Come si spiega allora, questa straordinaria osservazione? La prima risposta che hanno dato i ricercatori è che la pulsar possiede due caratteristiche estreme – la rotazione veloce e gli intensi campi magnetici – che consentono l’accelerazione delle particelle e l’emissione di radiazione ad alta energia – responsabile della formazione di coppie di elettroni e positroni. Per essere precisi, si tratta del processo di conversione della massa in energia notoriamente determinato dall’equazione E = mc2 di Albert Einstein, ma invertito, per convertire energia in massa. I positroni prodotti, poi, verrebbero dispersi nella galassia. Solitamente però, le pulsar generano venti di particelle cariche che rimangono confinate all’interno dei loro potenti campi magnetici. J2030 sta viaggiando attraverso il mezzo interstellare a più di un milione e mezzo di chilometri all’ora, trascinandosi il vento dietro di sé. Una massa di gas si muove davanti alla pulsar, esattamente come la massa d’acqua che si raccoglie sulla prua di una barca in movimento. Fino a qui, nulla di nuovo. Ciò che ha consentito a queste particelle cariche di scappare è accaduto, secondo quanto hanno potuto ricostruire i ricercatori, circa 20-30 anni fa, quando il movimento si è improvvisamente arrestato: la pulsar ha raggiunto quest’onda di gas che le viaggiava a prua provocando un’interazione con il campo magnetico interstellare, innescando la fuga di particelle. Il campo magnetico del vento della pulsar si è collegato al campo magnetico interstellare, e gli elettroni e i positroni ad alta energia sono schizzati fuori attraverso un canale generato dalla connessione.

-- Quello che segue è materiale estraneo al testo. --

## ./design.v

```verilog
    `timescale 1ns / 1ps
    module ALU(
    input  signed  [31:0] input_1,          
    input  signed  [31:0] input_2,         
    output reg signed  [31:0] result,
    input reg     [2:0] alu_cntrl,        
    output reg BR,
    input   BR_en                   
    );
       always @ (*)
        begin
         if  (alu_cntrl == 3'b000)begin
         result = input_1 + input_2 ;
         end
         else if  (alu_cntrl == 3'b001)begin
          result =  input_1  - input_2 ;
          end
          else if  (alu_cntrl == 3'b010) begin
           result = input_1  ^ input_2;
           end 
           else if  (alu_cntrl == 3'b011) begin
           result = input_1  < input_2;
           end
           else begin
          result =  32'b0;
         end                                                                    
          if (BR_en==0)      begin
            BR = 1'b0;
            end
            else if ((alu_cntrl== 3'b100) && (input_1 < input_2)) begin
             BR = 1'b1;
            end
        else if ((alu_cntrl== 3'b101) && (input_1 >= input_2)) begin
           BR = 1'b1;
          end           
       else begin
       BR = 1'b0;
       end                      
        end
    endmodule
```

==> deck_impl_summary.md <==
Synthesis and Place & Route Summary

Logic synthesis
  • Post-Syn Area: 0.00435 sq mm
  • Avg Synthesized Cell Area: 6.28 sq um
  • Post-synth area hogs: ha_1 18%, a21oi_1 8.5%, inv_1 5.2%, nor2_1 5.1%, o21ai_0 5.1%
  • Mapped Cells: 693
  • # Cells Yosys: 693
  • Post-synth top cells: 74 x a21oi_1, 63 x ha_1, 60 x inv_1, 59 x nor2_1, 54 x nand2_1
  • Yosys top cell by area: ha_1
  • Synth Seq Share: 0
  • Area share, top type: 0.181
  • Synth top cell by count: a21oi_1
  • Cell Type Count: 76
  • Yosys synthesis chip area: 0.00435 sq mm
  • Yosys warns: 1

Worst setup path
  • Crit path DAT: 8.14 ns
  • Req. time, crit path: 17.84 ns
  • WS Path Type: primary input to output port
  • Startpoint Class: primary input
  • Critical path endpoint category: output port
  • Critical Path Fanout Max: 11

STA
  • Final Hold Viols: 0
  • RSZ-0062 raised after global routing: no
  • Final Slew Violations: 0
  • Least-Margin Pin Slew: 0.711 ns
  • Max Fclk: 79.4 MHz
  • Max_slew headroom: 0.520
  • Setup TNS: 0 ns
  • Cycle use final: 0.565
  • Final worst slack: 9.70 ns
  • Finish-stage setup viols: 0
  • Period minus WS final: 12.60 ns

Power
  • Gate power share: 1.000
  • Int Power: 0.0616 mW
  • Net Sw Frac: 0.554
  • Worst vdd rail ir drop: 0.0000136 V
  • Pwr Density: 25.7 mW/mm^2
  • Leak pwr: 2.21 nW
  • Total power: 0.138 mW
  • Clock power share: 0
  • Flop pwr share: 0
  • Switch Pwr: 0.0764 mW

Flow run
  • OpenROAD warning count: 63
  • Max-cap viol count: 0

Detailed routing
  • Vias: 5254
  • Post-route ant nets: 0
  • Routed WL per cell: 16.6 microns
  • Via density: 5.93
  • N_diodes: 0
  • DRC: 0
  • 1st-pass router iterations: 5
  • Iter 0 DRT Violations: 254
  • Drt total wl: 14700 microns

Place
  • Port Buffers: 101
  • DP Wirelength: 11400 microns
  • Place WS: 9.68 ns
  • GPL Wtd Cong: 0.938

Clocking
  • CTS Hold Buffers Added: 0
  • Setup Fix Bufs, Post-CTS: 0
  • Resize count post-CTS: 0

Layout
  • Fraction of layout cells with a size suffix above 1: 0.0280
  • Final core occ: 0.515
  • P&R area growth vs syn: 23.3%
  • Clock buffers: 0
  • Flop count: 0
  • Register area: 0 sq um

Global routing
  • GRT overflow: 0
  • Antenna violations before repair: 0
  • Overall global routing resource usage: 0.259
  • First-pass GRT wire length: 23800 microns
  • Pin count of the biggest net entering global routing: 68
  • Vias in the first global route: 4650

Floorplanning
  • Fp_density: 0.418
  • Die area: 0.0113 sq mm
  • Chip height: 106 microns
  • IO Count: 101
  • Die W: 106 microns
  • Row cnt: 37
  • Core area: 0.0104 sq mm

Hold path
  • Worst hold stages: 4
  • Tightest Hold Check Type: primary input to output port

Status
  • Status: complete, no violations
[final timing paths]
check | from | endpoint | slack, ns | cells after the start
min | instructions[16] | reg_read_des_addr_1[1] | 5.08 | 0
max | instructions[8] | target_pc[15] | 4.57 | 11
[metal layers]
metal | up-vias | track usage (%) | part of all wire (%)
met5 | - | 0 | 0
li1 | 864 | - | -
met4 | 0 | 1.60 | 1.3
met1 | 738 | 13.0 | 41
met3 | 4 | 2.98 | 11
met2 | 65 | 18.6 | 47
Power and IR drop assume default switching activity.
==> run.sh <==
#!/bin/bash
# OpenROAD 26Q1-2900-gdf79404cd8, Yosys 0.63+post, stock flow scripts
make -C /OpenROAD-flow-scripts/flow DESIGN_CONFIG=/design/flow/config.mk WORK_HOME=/design/flow/orfs finish
==> config.mk <==
export PLATFORM = sky130hd
export DESIGN_NAME = confreg
export DESIGN_NICKNAME = confreg
export VERILOG_FILES = /design/flow/design.v
export SDC_FILE = /design/flow/constraint.sdc
export NUM_CORES = 4
export LEC_CHECK = 1
export CORE_AREA = 10 10 74 74
export DIE_AREA = 0 0 84 84
==> constraint.sdc <==
current_design confreg

set clk_period 1.1
set clk_io_pct 0.2

create_clock -name clk0 -period $clk_period [get_ports {clk}]

set non_clock_inputs [all_inputs -no_clocks]
set_input_delay [expr $clk_period * $clk_io_pct] -clock clk0 $non_clock_inputs
set_output_delay [expr $clk_period * $clk_io_pct] -clock clk0 [all_outputs]
**design/flow/design.v**
```verilog
module uart_tx_8n1
    #(parameter BAUDRATE=9600, CLKRATE=25000000)
    (
    clk,         
    txbyte,      
    senddata,    
    txdone,      
    tx           
    );
    input clk;
    input[7:0] txbyte;
    input senddata;
    output txdone;
    output tx;
    wire baud_en;
    assign baud_en = baud_count == 32'b0;
    reg [31:0] baud_count;
    parameter baud_period = (CLKRATE / BAUDRATE);
    always @ (posedge clk) begin
      baud_count <= baud_count + 1;
      if (baud_count == baud_period) begin
        baud_count <= 32'b0;
      end
    end
    parameter STATE_IDLE=8'd0;
    parameter STATE_STARTTX=8'd1;
    parameter STATE_TXING=8'd2;
    parameter STATE_TXDONE=8'd3;
    reg[7:0] state=8'b0;
    reg[7:0] buf_tx=8'b0;
    reg[7:0] bits_sent=8'b0;
    reg txbit=1'b1;
    reg txdone=1'b0;
    assign tx=txbit;
    always @ (posedge clk) begin
        if (senddata == 1 && state == STATE_IDLE) begin
            state <= STATE_STARTTX;
            buf_tx <= txbyte;
            txdone <= 1'b0;
        end else if (state == STATE_IDLE) begin
            txbit <= 1'b1;
            txdone <= 1'b0;
        end
        if (state == STATE_STARTTX && baud_en) begin
            txbit <= 1'b0;
            state <= STATE_TXING;
        end
        if (state == STATE_TXING && bits_sent < 8'd8 && baud_en) begin
            txbit <= buf_tx[0];
            buf_tx <= buf_tx>>1;
            bits_sent = bits_sent + 1;
        end else if (state == STATE_TXING && baud_en) begin
            txbit <= 1'b1;
            bits_sent <= 8'b0;
            state <= STATE_TXDONE;
        end
        if (state == STATE_TXDONE) begin
            txdone <= 1'b1;
            state <= STATE_IDLE;
        end
    end
endmodule
module top (
    clk, 
    TX, 
    );
    input clk;
    output TX;
    reg clk_1 = 0;
    reg [31:0] cntr_1 = 32'b0;
    parameter period_1 = 12500000;
    parameter ASCII_0 = 8'd48;
    parameter ASCII_9 = 8'd57;
    reg [7:0] uart_txbyte = ASCII_0;
    reg uart_send = 1'b1;
    wire uart_txed;
    reg ledval = 0;
    uart_tx_8n1 #(.BAUDRATE(1152000)) transmitter (
        .clk (clk),
        .txbyte (uart_txbyte),
        .senddata (uart_send),
        .txdone (uart_txed),
        .tx (TX),
    );
    assign LED=ledval;
    always @ (posedge clk) begin
        cntr_9600 <= cntr_9600 + 1;
        if (cntr_9600 == period_9600) begin
            clk_9600 <= ~clk_9600;
            cntr_9600 <= 32'b0;
        end
        cntr_1 <= cntr_1 + 1;
        if (cntr_1 == period_1) begin
            clk_1 <= ~clk_1;
            cntr_1 <= 32'b0;
        end
    end
    always @ (posedge clk ) begin
        ledval <= ~ledval;
        if (uart_txed) begin
          if (uart_txbyte == ASCII_9) begin
              uart_txbyte <= ASCII_0;
          end else begin
              uart_txbyte <= uart_txbyte + 1;
          end
        end
    end
endmodule
```
<file path="./config.mk">
export PLATFORM = sky130hd
export DESIGN_NAME = control_unit
export DESIGN_NICKNAME = control_unit
export VERILOG_FILES = /design/flow/design.v
export SDC_FILE = /design/flow/constraint.sdc
export NUM_CORES = 4
export LEC_CHECK = 1
export CORE_AREA = 10 10 70 70
export DIE_AREA = 0 0 80 80
</file>
<file path="./constraint.sdc">
current_design control_unit

set clk_period 1.3
set clk_io_pct 0.2

create_clock -name clk0 -period $clk_period

set non_clock_inputs [all_inputs -no_clocks]
set_input_delay [expr $clk_period * $clk_io_pct] -clock clk0 $non_clock_inputs
set_output_delay [expr $clk_period * $clk_io_pct] -clock clk0 [all_outputs]
</file>
<file path="./design.v">
module control_unit(
    input clk,
    input reset,
    input [17:14] opcode,  
    input ZF,  
    input CF,  
    output reg branch,  
    output reg pc_write,  
    output reg mem_read,  
    output reg mem_to_reg,  
    output reg mem_write,  
    output reg alu_src,  
    output reg reg_write,  
    output reg [2:0] alu_op,  
    output reg is_cmp_op  
);
    parameter ADD  = 4'b0001;
    parameter AND  = 4'b0011;
    parameter NAND = 4'b0101;
    parameter NOR  = 4'b0110;
    parameter ADDI = 4'b0010;
    parameter ANDI = 4'b0100;
    parameter LD   = 4'b1000;
    parameter ST   = 4'b1001;
    parameter CMP  = 4'b1010;
    parameter JUMP = 4'b0111;
    parameter JE   = 4'b1011;
    parameter JA   = 4'b1100;
    parameter JB   = 4'b1101;
    parameter JAE  = 4'b1110;
    parameter JBE  = 4'b1111;
    parameter ALU_ADD  = 3'b000;
    parameter ALU_AND  = 3'b001;
    parameter ALU_NAND = 3'b010;
    parameter ALU_NOR  = 3'b011;
    parameter ALU_SUB  = 3'b100;  
    parameter ALU_ADDI = 3'b101;
    parameter ALU_ANDI = 3'b110;
    always @(*) begin
        pc_write = 0;
        mem_read = 0;
        mem_to_reg = 0;
        mem_write = 0;
        alu_src = 0;
        reg_write = 0;
        alu_op = ALU_ADD;
        branch = 0;  
        case (opcode)
            ADD: begin
                alu_op = ALU_ADD;
                reg_write = 1;
            end
            AND: begin
                alu_op = ALU_AND;
                reg_write = 1;
            end
            NAND: begin
                alu_op = ALU_NAND;
                reg_write = 1;
            end
            NOR: begin
                alu_op = ALU_NOR;
                reg_write = 1;
            end
            ADDI: begin
                alu_op = ALU_ADDI;
                alu_src = 1;
                reg_write = 1;
            end
            ANDI: begin
                alu_op = ALU_ANDI;
                alu_src = 1;
                reg_write = 1;
            end
            LD: begin
                mem_read = 1;
                mem_to_reg = 1;
                reg_write = 1;
            end
            ST: begin
                mem_write = 1;
            end
            CMP: begin
                alu_op = ALU_SUB;  
            end
            JUMP: begin
                pc_write = 1;
            end
            JE: begin
                if (ZF) begin
                    pc_write = 1;  
                    branch = 1;  
                end
            end
            JA: begin
                if (!ZF && !CF) begin
                    pc_write = 1;
                    branch = 1;
                end
            end
	    JB: begin
                if (!ZF && CF) begin
                    pc_write = 1;
                    branch = 1;
                end
            end
	    JAE: begin
                if (!CF) begin
                    pc_write = 1;
                    branch = 1;
                end
            end
	    JBE: begin
                if (ZF || CF) begin
                    pc_write = 1;
                    branch = 1;
                end
            end
            default: begin
            end
        endcase
    end
endmodule
</file>
<file path="./run.sh">
#!/bin/bash
# OpenROAD 26Q1-2900-gdf79404cd8, Yosys 0.63+post, stock flow scripts
make -C /OpenROAD-flow-scripts/flow DESIGN_CONFIG=/design/flow/config.mk WORK_HOME=/design/flow/orfs finish
</file>
==> job_summary.md <==
### Flow metrics

| Metric | Value |
|---|---|
| Status | `finished with violations` |
| Failing checks | `setup timing` |
| Final core occ | `0.168` |
| Area grow syn2layout | `129%` |
| CP Data Arrival Time | `1.16 ns` |
| WL/cell | `~10 um` |
| Crit Path Category | `in2out` |
| Syn_area_per_cell | `about 7.6 um2` |
| Crit-path max cell delay | `~0.17 ns` |
| Vias in the first global route | `between 300 and 400` |
| First-pass GRT wire length | `approximately 1800 um` |
| Registers | `0` |
| Max IR drop VDD | `approximately 0.04 mV` |
| Pin count of the biggest net entering global routing | `8` |
| Core area | `roughly 3400 um2` |
| GRT overflow | `0` |
| Post-route ant nets | `0` |
| DPL Wire Length | `772 um` |
| Post-synthesis compound-gate area fraction | `0.205` |
| FP Core Util | `0.0733` |
| RePlAce Congestion | `about 0.72` |
| Number of max-cap violations | `0` |
| CP max stage cell | `and2b_2` |
| Xor+xnor area frac | `0.0700` |
| Vias | `~340` |
| Ys Warns | `2` |
| CP startpoint kind | `primary input` |
| Fin crit period | `between 1 and 1.5 ns` |
| Synth cell types | `25` |
| Warning total across the stage logs | `36` |
| Setup violators final | `3` |
| N_diodes | `0` |
| Power Density | `roughly 270 nW/um2` |
| Antenna violations before repair | `0` |
| Period Utilization, post-route | `1.09` |
| Cells in synth_stat.txt | `33` |
| Rows | `21` |
| Yosys chip area | `about 250 um2` |
| Via/cell ratio | `approximately 3.2` |
| Share of cells above drive strength 1 | `0.712` |
| Clk_buf instances | `0` |
| Most used cell, CP | `buf_6` |
| Max-slew violations | `0` |
| DRC | `0` |
| Synth mux share | `0.0400` |
| Post-synth seq share | `0` |
| Fmax achieved | `~0.71 GHz` |
| Storage element area | `0 um2` |
| Port bufs | `16` |
| Io pins | `19` |
| CP Data Required Time | `around 1.0 ns` |
| Layout fillers | `a little under 400` |
| Yosys adder share | `0` |
| Cell count after synthesis | `33` |
| TritonRoute pass-1 iters | `2` |
| Fin. Hold Viols | `0` |
| CP Cell Sequence | `buf_8, buf_6, buf_6, and2b_2, o211ai_1, nand3_1, buf_2` |
| Iter 0 DRT Violations | `16` |
| Die H | `roughly 80 um` |
| Tot GR Track Use | `0.0321` |
| CP Capture Type | `primary output` |
| Setup WS post-layout | `-0.118 ns` |
| Pleak | `0.260 nW` |
| Cell Area, Synth | `around 250 um2` |
| Crit-path max FO | `3` |
| Die width | `80 um` |
| Basic Gates by Area | `0.435` |
| Total wire length | `roughly 1100 um` |
| Die area | `around 6400 um2` |
| RSZ-0062 raised after global routing | `true` |
| Tot Pwr | `0.000157 W` |
| Worst Hold Class | `in2out` |
| CTS Hold Buffers Added | `0` |
| Comb area leader | `simple AND/OR/NAND/NOR gates` |
-- where the power goes --
group	total, W	internal (W)	switching (W)
registers	0	0	0
clock network	0	0	0
logic	0.000157	0.0000981	0.0000587
$ cat ./run.sh
#!/bin/bash
# OpenROAD 26Q1-2900-gdf79404cd8, Yosys 0.63+post, stock flow scripts
make -C /OpenROAD-flow-scripts/flow DESIGN_CONFIG=/design/flow/config.mk WORK_HOME=/design/flow/orfs finish
$ cat ./config.mk
export PLATFORM = sky130hd
export DESIGN_NAME = register_file
export DESIGN_NICKNAME = register_file
export VERILOG_FILES = /design/flow/design.v
export SDC_FILE = /design/flow/constraint.sdc
export NUM_CORES = 4
export LEC_CHECK = 1
export CORE_UTILIZATION = 30
$ cat ./constraint.sdc
current_design register_file

set clk_period 3.2
set clk_io_pct 0.2

create_clock -name clk0 -period $clk_period [get_ports {clk}]

set non_clock_inputs [all_inputs -no_clocks]
set_input_delay [expr $clk_period * $clk_io_pct] -clock clk0 $non_clock_inputs
set_output_delay [expr $clk_period * $clk_io_pct] -clock clk0 [all_outputs]
$ cat ./design.v
module register_file(
    input clk,
    input reg_write_en,
    input [3:0] read_sel1,
    input [3:0] read_sel2,
    input [3:0] write_sel,
    input [17:0] write_data,
    output [17:0] read_data1,
    output [17:0] read_data2
);
    reg [17:0] registers[15:0];
    always @(posedge clk) begin
        if (reg_write_en) begin
            registers[write_sel] <= write_data;
        end
    end
    assign read_data1 = registers[read_sel1];
    assign read_data2 = registers[read_sel2];
endmodule
==> flow.log <==
[flow] summary of implementation run
[metrics] status: finished, final reports clean
[metrics] shortest period the worst path allows: a little over 3000 ps
[metrics] registers with the most flip-flops: registers (288)
[metrics] count of endpoints failing hold in the final timing report: 0
[metrics] Syn Area/Cell: 21.31 um^2
[metrics] Top cell area share: 65.78%
[metrics] worst stage delay on the critical path: 490 ps
[metrics] average routed wire per standard cell: 25.17 um
[metrics] Reg with most FFs: registers
[metrics] endpoint required time on the critical path: 2560 ps
[metrics] final count of pins violating max slew: 0
[metrics] largest voltage drop on the vdd net: 0.4199 mV
[metrics] Critical-path top delay cell: mux4_2
[metrics] number of global-route vias before repair: 7907
[metrics] transition time at the pin with the least slew margin: around 570 ps
[metrics] CORE AREA: 0.04317 mm^2
[metrics] maximum achievable frequency: 324.6 MHz
[metrics] Site Rows: roughly 76
[metrics] worst hold path startpoint: write_data[0]
[metrics] worst max-slew margin expressed relative to the limit: ~62%
[metrics] startpoint class of the critical path: primary input
[metrics] routed wire length: 33.70 mm
[metrics] Worst Path Buf+Inv: 4
[metrics] overflow left after global routing: 0
[metrics] Die Y: 211.3 um
[metrics] number of nets with antenna violations after detailed routing: 0
[metrics] number of synthesized flops with an enable pin: 288
[metrics] Die X-Extent: 211.3 um
[metrics] placer's final routability congestion estimate: 0.8144
[metrics] most common cell in the synthesized netlist: edfxtp_1
[metrics] Final Cycle Share: 96.27%
[metrics] area reported by Yosys stat: 0.01315 mm^2
[metrics] DP HPWL: 20.63 mm
[metrics] clock slew seen by the registers of the worst setup and hold paths: 60 ps
[metrics] Max-Cap Viols: 0
[metrics] library cell appearing most often on the critical path: buf_4
[metrics] cell taking the most area after synthesis: edfxtp_1
[metrics] Buffers on Ports: 67
[metrics] Area growth syn-to-layout: 22.87%
[metrics] total number of clock tree sinks: 288
[metrics] detailed-routing iteration count for the pre-antenna-repair pass: 4
[metrics] Final Hold Slack: ~1000 ps
[metrics] largest delay contributor family on the critical path: buffers and inverters
[metrics] number of buffers created by CTS: 29
[metrics] power density over the cells: 521.8 mW/mm^2
[metrics] total standard cell area after synthesis: 0.01315 mm^2
[metrics] worst-path fanout max: 25
[metrics] Antenna Diode Count: 0
[metrics] Starting Density: 30.45%
[metrics] number of placed instances with taps included: ~1300
[metrics] tally of unique sky130hd cells used after synthesis: 19
[metrics] cell count in the Yosys report: 617
[metrics] initial antenna violation count: 0
[metrics] first element of the critical path: read_sel2[0]
[metrics] final total power: 8.428 mW
[metrics] DR vias: 7093
[metrics] die footprint: 0.04466 mm^2
[metrics] Commonest cells post-synth: edfxtp_1, mux4_2, a22oi_1
[metrics] DRC: 0
[metrics] series of cell instances along the critical path: buf_4 > buf_12 > buf_4 > mux4_2 > a22oi_1 > nand2_1 > clkdlybuf4s50_1
[metrics] share of post-route cells with drive strength above 1: 30.77%
[metrics] CP Depth: 7
[metrics] flip-flop count of the largest register after layout: 288
[metrics] wire length of the first global-routing pass: 49.95 mm
[metrics] number of endpoints failing setup at the final stage: 0
[metrics] biggest area cells: edfxtp_1, mux4_2, mux4_1, a22oi_1, nand2_1
[metrics] average vias per placed instance: approximately 5.3
[metrics] total global-route track usage: 16.73%
[metrics] post-layout instance count excluding filler cells: 1339
[metrics] Root Driver: clkbuf_16
[metrics] YS warnings: 1
[metrics] leakage power total: 5.208 nW
[metrics] category of the critical setup timing path: in -> out
[metrics] number of inserted filler cells in the final layout: 3886
[metrics] post-synthesis cell count: ~600
[metrics] largest net degree at the start of global routing: 27
[metrics] # hold bufs at CTS: 0
[metrics] post-synthesis sequential area ratio: 65.78%
[metrics] initial detailed-routing violation count: about 430
[metrics] buffers from clock root to sink, at most: 3
[metrics] share of async-settable or async-resettable flops after synthesis: 0%
[metrics] Tool Warnings: 25
[metrics] number of synthesized register bits: around 290
[metrics] crit path DAT: 2440 ps
[metrics] count of pins on the block boundary: 68
[metrics] clock tree from TritonCTS: done
[metrics] most instantiated flip-flop cell in the synthesis netlist: edfxtp_1
[metrics] worst hold path class: in -> reg
[metrics] # H-tree levels: 1
[metrics] hold path depth: 1
[metrics] critical path endpoint category: primary output
## worst paths after layout
kind / endpoint / slack [ps]
max: read_data2[17] / 120
min: registers[12][0] / 1010
## layout make-up
cell class	count	area [um^2]	area share (%)
clock buffers	36	752.0	4.655
clock inverters	17	177.7	1.100
multi-input cells	283	4290	26.56
flip-flops and latches	288	8648	53.54
well taps	585	732.0	4.531
repair buffers	130	1553	9.613
## what timing repair did
action / CTS / global route
setup buffers: 0 / 0
setup endpoints to repair: 0 / 5
gates resized: 0 / 4
## placed cells by master, fill, tap and decap left out
| cell type | count |
|---|---|
| or3b_2 | 1 |
| dlymetal6s2s_1 | 1 |
| clkinv_2 | 3 |
| buf_16 | 1 |
| clkbuf_1 | 7 |
| clkdlybuf4s50_1 | 62 |
| and2_1 | 2 |
| mux4_2 | 105 |
| nand2_1 | 37 |
| buf_6 | 1 |
| buf_12 | 30 |
| mux4_1 | 39 |
| nor2b_2 | 3 |
| nor2_2 | 14 |
| edfxtp_1 | 288 |
| inv_6 | 1 |
| clkbuf_16 | 30 |
| bufinv_16 | 4 |
| nand2b_1 | 2 |
| buf_4 | 34 |
| nor2b_4 | 1 |
| clkinv_1 | 9 |
| nor3_2 | 4 |
| a22oi_1 | 72 |
| nand3_1 | 1 |
| nand3b_1 | 2 |
## metal layers
metal | wire length (um) | vias to the layer above | GRT usage, %
met3 | 4260 | 52 | 9.428
li1 | - | 2994 | -
met1 | 11240 | 3625 | 19.35
met2 | 17480 | 422 | 27.88
met4 | 719 | 0 | 2.999
met5 | 0 | - | 0
## logic make-up (layout without fill, tap and decap cells)
family,after synthesis,after routing,synth area share [%]
buffers and inverters,46,183,2.113
muxes,144,144,25.78
and+or+nand+nor,67,67,2.208
AOI/OAI and AO/OA,72,72,4.112
DFF,288,288,65.78
## report_power, final
group          switching [mW]  total (mW)  internal [mW]  leakage (nW)
registers              0.0280        4.26           4.23          2.60
clock network            1.36        3.34           1.97         0.453
logic                   0.381       0.833          0.452          2.15
## through the flow
step                setup TNS (ps)  instance area (um^2)  worst slack (ps)  utilization (%)
floorplan                        0                 13150             364.4                -
global placement                 0                 15180             14.61            35.16
detailed placement               0                 15180             11.69            35.16
CTS                              0                 16110             12.80            37.31
global route                -2.524                 16150            -2.524            37.42
finish                           0                 16150             119.3            37.42
Power is estimated from default activity; no workload was simulated.
--- design.v ---
module data_memory(
    input clk,
    input mem_write_en,
    input mem_read_en,
    input [9:0] address,
    input [17:0] in_data,
    output [17:0] out_data
);
    reg [17:0] memory[1023:0];
    always @(posedge clk) begin
        if (mem_write_en) begin
            memory[address] <= in_data;
        end
    end
    assign out_data = (mem_read_en) ? memory[address] : 18'bz;
endmodule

Non è la prima volta, comunque, che viene avvistata antimateria nelle vicinanze di alcune pulsar. Altre osservazioni avevano rivelato grandi aloni di positroni energetici visibili ai raggi gamma attorno a pulsar vicine. In quel caso, però, questi rimanevano confinati nel campo magnetico della pulsar, non riuscendo a spiegare, quindi, l’eccesso di positroni che gli scienziati rilevano nella Via Lattea. I filamenti scoperti in questo studio, invece, mostrano che le particelle possono effettivamente sfuggire nello spazio interstellare, e alla fine potrebbero anche raggiungere la Terra.